Background: an optimization exercise with open tools, aiming at small area, a short achievable clock period and few clock cycles. Do not read the settings as production practice.
The RTL was checked by simulation tests, not by an equivalence proof against the original design.
Power figures rest on the tool's default switching activity, not on a simulated workload.

$ cat flow/run.sh
#!/bin/bash
# synth_recipe.tcl (not shown) runs the flow's synth.tcl, then flattens the netlist and writes it again
# the make line also repeats each setting of config.mk as NAME=value (left out here)
make -C /OpenROAD-flow-scripts/flow DESIGN_CONFIG=/design/flow/config.mk WORK_HOME=/design/flow/orfs CLKGATE_MAP_FILE= SYNTH_SCRIPT=/design/flow/synth_recipe.tcl finish
$ cat flow/config.mk
export PLATFORM = sky130hd
export DESIGN_NAME = angle_step
export DESIGN_NICKNAME = angle_step
export VERILOG_FILES = /design/flow/design.v
export SDC_FILE = /design/flow/constraint.sdc
export NUM_CORES = 4
export LEC_CHECK = 0
export CAP_MARGIN = 20
export CORE_MARGIN = 2
export CORE_UTILIZATION = 45
export CTS_BUF_LIST = sky130_fd_sc_hd__clkbuf_4 sky130_fd_sc_hd__clkbuf_8
export PLACE_DENSITY = 0.65
export SETUP_SLACK_MARGIN = 5.0
export SLEW_MARGIN = 20
$ cat flow/constraint.sdc
create_clock -name core_clock -period 14.0 [get_ports {clk}]
set_input_delay 2.8000 -clock core_clock [delete_from_list [all_inputs] [get_ports {clk}]]
set_output_delay 2.8000 -clock core_clock [all_outputs]
set_load 0.01 [all_outputs]
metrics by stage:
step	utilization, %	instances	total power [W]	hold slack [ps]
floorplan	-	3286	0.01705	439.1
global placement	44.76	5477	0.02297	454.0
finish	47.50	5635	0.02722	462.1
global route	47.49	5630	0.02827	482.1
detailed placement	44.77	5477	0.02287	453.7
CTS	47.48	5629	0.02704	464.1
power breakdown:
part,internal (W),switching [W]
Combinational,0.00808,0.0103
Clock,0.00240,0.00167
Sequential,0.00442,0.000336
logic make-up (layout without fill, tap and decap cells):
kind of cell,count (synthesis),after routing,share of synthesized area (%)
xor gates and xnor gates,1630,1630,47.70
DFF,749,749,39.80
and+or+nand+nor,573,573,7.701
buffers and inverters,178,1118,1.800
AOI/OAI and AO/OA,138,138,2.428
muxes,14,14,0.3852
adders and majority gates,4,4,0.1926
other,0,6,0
This design comes from an exercise in tuning for small area, a short achievable clock period and few clock cycles per item on the open sky130 flow, not from production work.
Only simulation tests tie the RTL to the original design; equivalence was not proved.

Setup of the reference run:
// seal_sha256
module seal_sha256 (
    input  wire         clk,
    input  wire         rst,
    input  wire         in_valid,
    output wire         in_ready,
    input  wire [31:0]  in_data,
    input  wire         in_new,
    output wire         out_valid,
    output wire [255:0] digest
);
    localparam [255:0] IV = {32'h6a09e667, 32'hbb67ae85, 32'h3c6ef372, 32'ha54ff53a,
                             32'h510e527f, 32'h9b05688c, 32'h1f83d9ab, 32'h5be0cd19};
    reg  [5:0]   t;           
    reg          running;     
    reg          cfin;        
    reg          pre;         
    reg          new0;        
    reg          fresh;       
    reg  [3:0]   rot;         
    reg          in_ready_r;
    wire accept = in_valid && in_ready_r;
    wire early  = running && (t >= 6'd1) && (t <= 6'd14);    
    wire fire   = running && (!early || accept);
    wire start  = !running && pre && accept;                  
    wire take0  = accept && !pre && !early;                   
    wire new_eff = new0 || fresh;
    wire last   = running && (t == 6'd0);                     
    wire       running_n = start || (running && !last);
  ...
export LEC_CHECK = 0
export CAP_MARGIN = 20
export CORE_MARGIN = 2
export CORE_UTILIZATION = 60
export CTS_BUF_LIST = sky130_fd_sc_hd__clkbuf_8
export CTS_CLUSTER_DIAMETER = 50
export CTS_CLUSTER_SIZE = 20
export PLACE_DENSITY = 0.75
export SLEW_MARGIN = 20
create_clock -name core_clock -period 10.0 [get_ports {clk}]
standard.sh (not shown) runs the stock make flow with config.mk's settings and CLKGATE_MAP_FILE= SYNTH_SCRIPT=/design/flow/synth_recipe.tcl, a recipe that flattens the netlist after the stock synthesis.
==> flow/flow/run.sh <==
#!/bin/bash
# The standard layout, with two changes to how it is made:
#  - each port is buffered by the smallest buffer (sky130_fd_sc_hd__buf_1)
#    instead of the one buffer_ports picks by default;
#  - timing repair aims for a setup slack of 5.25 ns at the 10 ns clock.
set -euo pipefail
export BUFFER_PORTS_ARGS="-buffer_cell sky130_fd_sc_hd__buf_1"
export SETUP_SLACK_MARGIN=5.25
bash standard.sh > standard_flow.log 2>&1
Testbench counts of the reference run, summed over its fixed seeds: cycles 33,312, blocks 512.
Background: an optimization exercise with open tools, aiming at small area, a short achievable clock period and few clock cycles per item. Do not read the settings as production practice. The RTL was checked by simulation tests, not by an equivalence proof against the original design. Power figures rest on the tool's default switching activity, not on a simulated workload.

==> flow/design.v, too long to show whole: its modules and the start of the top module <==
// module fma32: 820 lines
// module mul24c: 1687 lines
// module fa_cell: 4 lines
module fma32 (
    input  wire        clk,
    input  wire        rst,
    input  wire        in_valid,
    output wire        in_ready,
    input  wire [31:0] a,
    input  wire [31:0] b,
    input  wire [31:0] c,
    output reg         out_valid,
    output reg  [31:0] d
);
  // ...
==> flow/flow/run.sh <==
#!/bin/bash
# Layout: the standard flow (standard.sh: unchanged synthesis and steps),
# with two settings passed to ORFS:
#  - timing repair asked to leave 21.3 ns of setup slack at the design's
#    28 ns clock, i.e. to optimise the paths towards 6.7 ns;
#  - every port still gets its buffer, but a buf_1 instead of the 10 um2
#    clkdlybuf4s50_1 that buffer_ports picks by default.
# The SDC, clock period and I/O constraints are the standard flow's, untouched.
set -euo pipefail
bash standard.sh SETUP_SLACK_MARGIN=21.3 \
  "BUFFER_PORTS_ARGS=-buffer_cell sky130_fd_sc_hd__buf_1" \
  finish > standard_flow.log 2>&1
==> flow/standard.sh <==
#!/bin/bash
# synth_recipe.tcl (not shown) runs the flow's synth.tcl, then flattens the netlist and writes it again
# the make line also repeats each setting of config.mk as NAME=value (left out here)
make -C /OpenROAD-flow-scripts/flow DESIGN_CONFIG=/design/flow/config.mk WORK_HOME=/design/flow/orfs CLKGATE_MAP_FILE= SYNTH_SCRIPT=/design/flow/synth_recipe.tcl "${@:-finish}"
==> flow/config.mk <==
export PLATFORM = sky130hd
export DESIGN_NAME = fma32
export DESIGN_NICKNAME = fma32
export VERILOG_FILES = /design/flow/design.v
export SDC_FILE = /design/flow/constraint.sdc
export NUM_CORES = 4
export LEC_CHECK = 0
export CAP_MARGIN = 20
export CORE_MARGIN = 2
export CORE_UTILIZATION = 60
export SLEW_MARGIN = 20
export SYNTH_HIERARCHICAL = 1
export SYNTH_MINIMUM_KEEP_SIZE = 0
==> flow/constraint.sdc <==
create_clock -name core_clock -period 28.0 [get_ports {clk}]
set_input_delay 5.6000 -clock core_clock [delete_from_list [all_inputs] [get_ports {clk}]]
set_output_delay 5.6000 -clock core_clock [all_outputs]
set_load 0.01 [all_outputs]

• • • •

● **Exercise description**
From the entries above, give again exactly the lines running from the line with "DFF,749,749,39.80" to the line with "adders and majority gates,4,4,0.1926"; include both of those lines.

● **Answer space**
DFF,749,749,39.80
and+or+nand+nor,573,573,7.701
buffers and inverters,178,1118,1.800
AOI/OAI and AO/OA,138,138,2.428
muxes,14,14,0.3852
adders and majority gates,4,4,0.1926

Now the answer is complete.